Voters around the country cast their ballots yesterday in Korea’s largest-ever by-elections, in which 15 seats were up for grabs.

As of 9:50 p.m. yesterday, the ruling Saenuri Party was leading in 11 of the 15 contested races, though it was too early to tell last night which party would emerge victorious.

If the Saenuri maintains its lead in those 11 races until the last vote is counted, it would constitute a sweeping victory for the ruling party as well as a humiliating defeat for the opposition New Politics Alliance for Democracy.

In the closely watched race for Dongjak B District, the only election contested in Seoul, former judge Na Kyung-won of the Saenuri was ahead of Roh Hoe-chan of the Justice Party with 2,882 votes to 2,221, with 7.3 percent of votes counted. Should Na defeat Roh, a popular liberal, she could come back to the National Assembly with bolstered potential for a presidential bid, political observers say.

In the five races up for grabs in Gyeonggi, considered pivotal for their proximity to the capital, the Saenuri was leading in four races as of press time yesterday.

In Suwon B District, former prosecutor Chung Mi-kyung, who ran on a Saenuri ticket, was ahead of her rival Baek Hye-ryun, also a former prosecutor, with 904 votes to 414 as of press time, with 2.15 percent of votes counted.

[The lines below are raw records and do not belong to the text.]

==> config.mk <==
export PLATFORM = sky130hd
export DESIGN_NAME = rv_regfile_mp_flat
export DESIGN_NICKNAME = d
export VERILOG_FILES = /design/src/rtl/rv_regfile_mp_if.sv /design/src/rtl/rv_regfile_mp.sv /design/src/flat_wrapper.sv
export SDC_FILE = /design/constraint.sdc
export NUM_CORES = 1
export LEC_CHECK = 0
export ABC_AREA = 0
export BUFFER_PORTS_ARGS = -buffer_cell sky130_fd_sc_hd__buf_4
export CAP_MARGIN = 20
export CORE_MARGIN = 2
export CORE_UTILIZATION = 40
export DETAILED_ROUTE_END_ITERATION = 8
export GPL_TIMING_DRIVEN = 0
export MAX_ROUTING_LAYER = met4
export PLACE_DENSITY = 0.54
export SLEW_MARGIN = 15
export SYNTH_ARGS = -nofsm -noshare
export SYNTH_HDL_FRONTEND = slang
export SYNTH_SLANG_ARGS = --single-unit
==> constraint.sdc <==
create_clock -name i_clk -period 9.35 [get_ports i_clk]
set_clock_uncertainty 0.05 [all_clocks]
set_input_delay 1.87 -clock i_clk [delete_from_list [all_inputs] [get_ports i_clk]]
set_output_delay 1.87 -clock i_clk [all_outputs]
set_load 0.05 [all_outputs]
==> src/rtl/rv_regfile_mp_if.sv <==
// Bus bundle between decode/writeback and the rv_regfile_mp register file.
// Handshake: i_write and i_rs_en are only honoured while o_ready=1; once ready, every enabled request completes in one cycle with no backpressure.
interface rv_regfile_mp_if #(
  parameter int XLEN  = 32,
  parameter int NREGS = 32,
  parameter int NRD   = 2
);
  localparam int AW = $clog2(NREGS);

  logic [NRD*AW-1:0]   i_rs_addr;
  logic [NRD-1:0]      i_rs_en;
  logic [AW-1:0]       i_rd;
  logic                i_write;
  logic [XLEN-1:0]     i_data;
  logic [NRD*XLEN-1:0] o_data;
  logic                o_ready;

  modport master (
    output i_rs_addr, i_rs_en, i_rd, i_write, i_data,
    input  o_data, o_ready
  );

  modport slave (
    input  i_rs_addr, i_rs_en, i_rd, i_write, i_data,
    output o_data, o_ready
  );
endinterface

==> src/rtl/rv_regfile_mp.sv <==
// Multi-read-port integer register file: registered reads, one write port, x0 reads zero,
// storage cleared by a sequencer after reset. Optional write-first bypass: RF_BYPASS_EN.
module rv_regfile_mp #(
  parameter int XLEN  = 32,
  parameter int NREGS = 32,
  parameter int NRD   = 2
) (
  input  logic            i_clk,
  input  logic            i_reset_n,
  rv_regfile_mp_if.slave  bus,
  output logic            dbg_state
);
  localparam int AW = $clog2(NREGS);

  typedef enum logic {S_CLEAR = 1'b0, S_RUN = 1'b1} state_t;

  state_t              state;
  logic [AW-1:0]       clr_cnt;
  logic                ready;
  logic [NRD*XLEN-1:0] rd_data;
  logic [XLEN-1:0]     mem [NREGS];

  assign bus.o_data  = rd_data;
  assign bus.o_ready = ready;
  assign dbg_state   = state;

  // No reset on the array so it can map to RAM; entry 0 is never written and never read.
  always_ff @(posedge i_clk) begin
    if (state == S_CLEAR) begin
      mem[clr_cnt] <= '0;
    end else if (bus.i_write && (bus.i_rd != '0)) begin
      mem[bus.i_rd] <= bus.i_data;
    end
  end

  always_ff @(posedge i_clk or negedge i_reset_n) begin
    if (!i_reset_n) begin
      state   <= S_CLEAR;
      clr_cnt <= AW'(1);
      ready   <= 1'b0;
      rd_data <= '0;
    end else begin
      case (state)
        S_CLEAR: begin
          clr_cnt <= clr_cnt + AW'(1);
          if (clr_cnt == AW'(NREGS - 1)) begin
            state <= S_RUN;
            ready <= 1'b1;
          end
        end
        S_RUN: begin
          for (int p = 0; p < NRD; p++) begin
            if (bus.i_rs_en[p]) begin
              if (bus.i_rs_addr[p*AW +: AW] == '0) begin
                rd_data[p*XLEN +: XLEN] <= '0;
`ifdef RF_BYPASS_EN
              end else if (bus.i_write && (bus.i_rd == bus.i_rs_addr[p*AW +: AW])) begin
                rd_data[p*XLEN +: XLEN] <= bus.i_data;
`endif
              end else begin
                rd_data[p*XLEN +: XLEN] <= mem[bus.i_rs_addr[p*AW +: AW]];
              end
            end
          end
        end
        default: state <= S_CLEAR;
      endcase
    end
  end
endmodule

==> src/flat_wrapper.sv <==
// flat-port wrapper written by rule: the top's interface ports become plain ports
module rv_regfile_mp_flat 
#(
  parameter int XLEN  = 32,
  parameter int NREGS = 32,
  parameter int NRD   = 2
)
  (i_clk, i_reset_n, dbg_state, bus_i_rs_addr, bus_i_rs_en, bus_i_rd, bus_i_write, bus_i_data, bus_o_data, bus_o_ready);
  rv_regfile_mp_if #(.XLEN(XLEN), .NREGS(NREGS), .NRD(NRD)) bus_i ();
  input  logic i_clk;
  input  logic i_reset_n;
  output logic dbg_state;
  input wire logic [$bits(bus_i.i_rs_addr)-1:0] bus_i_rs_addr;
  input wire logic [$bits(bus_i.i_rs_en)-1:0] bus_i_rs_en;
  input wire logic [$bits(bus_i.i_rd)-1:0] bus_i_rd;
  input wire logic [$bits(bus_i.i_write)-1:0] bus_i_write;
  input wire logic [$bits(bus_i.i_data)-1:0] bus_i_data;
  output wire logic [$bits(bus_i.o_data)-1:0] bus_o_data;
  output wire logic [$bits(bus_i.o_ready)-1:0] bus_o_ready;
  assign bus_i.i_rs_addr = bus_i_rs_addr;
  assign bus_i.i_rs_en = bus_i_rs_en;
  assign bus_i.i_rd = bus_i_rd;
  assign bus_i.i_write = bus_i_write;
  assign bus_i.i_data = bus_i_data;
  assign bus_o_data = bus_i.o_data;
  assign bus_o_ready = bus_i.o_ready;
  rv_regfile_mp #(.XLEN(XLEN), .NREGS(NREGS), .NRD(NRD)) u_core (.i_clk(i_clk), .i_reset_n(i_reset_n), .bus(bus_i), .dbg_state(dbg_state));
endmodule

In Suwon C District, political heavyweight Sohn Hak-kyu was trailing Saenuri candidate Kim Yong-nam with 11,238 to 11,943 votes as of press time last night, with 38 percent of votes counted.

Park Kwang-on, a former TV journalist, was slightly ahead of his Saenuri opponent Yim Tae-hee, a former presidential secretary in the Lee Myung-bak government, with 13,291 votes to 12,621, with 35.02 percent of votes counted, in the Suwon D District race. It was too early to tell the outcome.

For races in Gimpo and Pyeongtaek in Gyeonggi, two Saenuri candidates maintained their lead.

For the race in Suncheon and Gokseong County in South Jeolla, which drew widespread attention because of the mounting possibility that the Saenuri could clinch the opposition’s traditional stronghold, Saenuri runner Lee Jung-hyun was leading NPAD candidate Suh Gab-won with 4,256 votes to 1,456, with 4.95 percent of votes having been counted.

The Suncheon race saw the highest voter turnout yesterday at 51 percent, likely a reflection on the high interest in its outcome. If Lee pulls off a victory, it would mark the first time ever that a Saenuri candidate clinched a victory in South Jeolla.

Though NPAD candidate Kwon Eun-hee was certain to win in a Gwangju district race, she saw the lowest voter turnout yesterday, which came to 22.3 percent - more than 10 percent lower than the overall average yesterday.

Such a disappointing result was interpreted as a reflection of the negative sentiment in the NPAD’s traditional stronghold toward the former police official, who was accused of trying to hide her husband’s real estate assets to pay less taxes.

Overall voter turnout yesterday reached 32.9 percent, 8.4 percent lower than that of last year’s April 24 by-elections, which saw a 41.3 percent turnout.

Voting lasted for 14 hours from 6 a.m. until 8 p.m. yesterday at 1,003 polling stations across 15 constituencies nationwide. The ruling Saenuri and the opposition NPAD saw the elections yesterday as a midterm referendum on President Park Geun-hye’s conservative government.

The high stakes in seizing a victory led the two to put in all-out efforts in rallying support. Both were hoping to gain the upper hand on a range of contentious issues, including passing a special law on the Sewol ferry disaster in the National Assembly and enforcing a number of economic measures to boost a sagging property market.

Because of its scale, the by-elections yesterday had been referred to as a mini general election, raising the political stakes of winning a majority of the 15 races.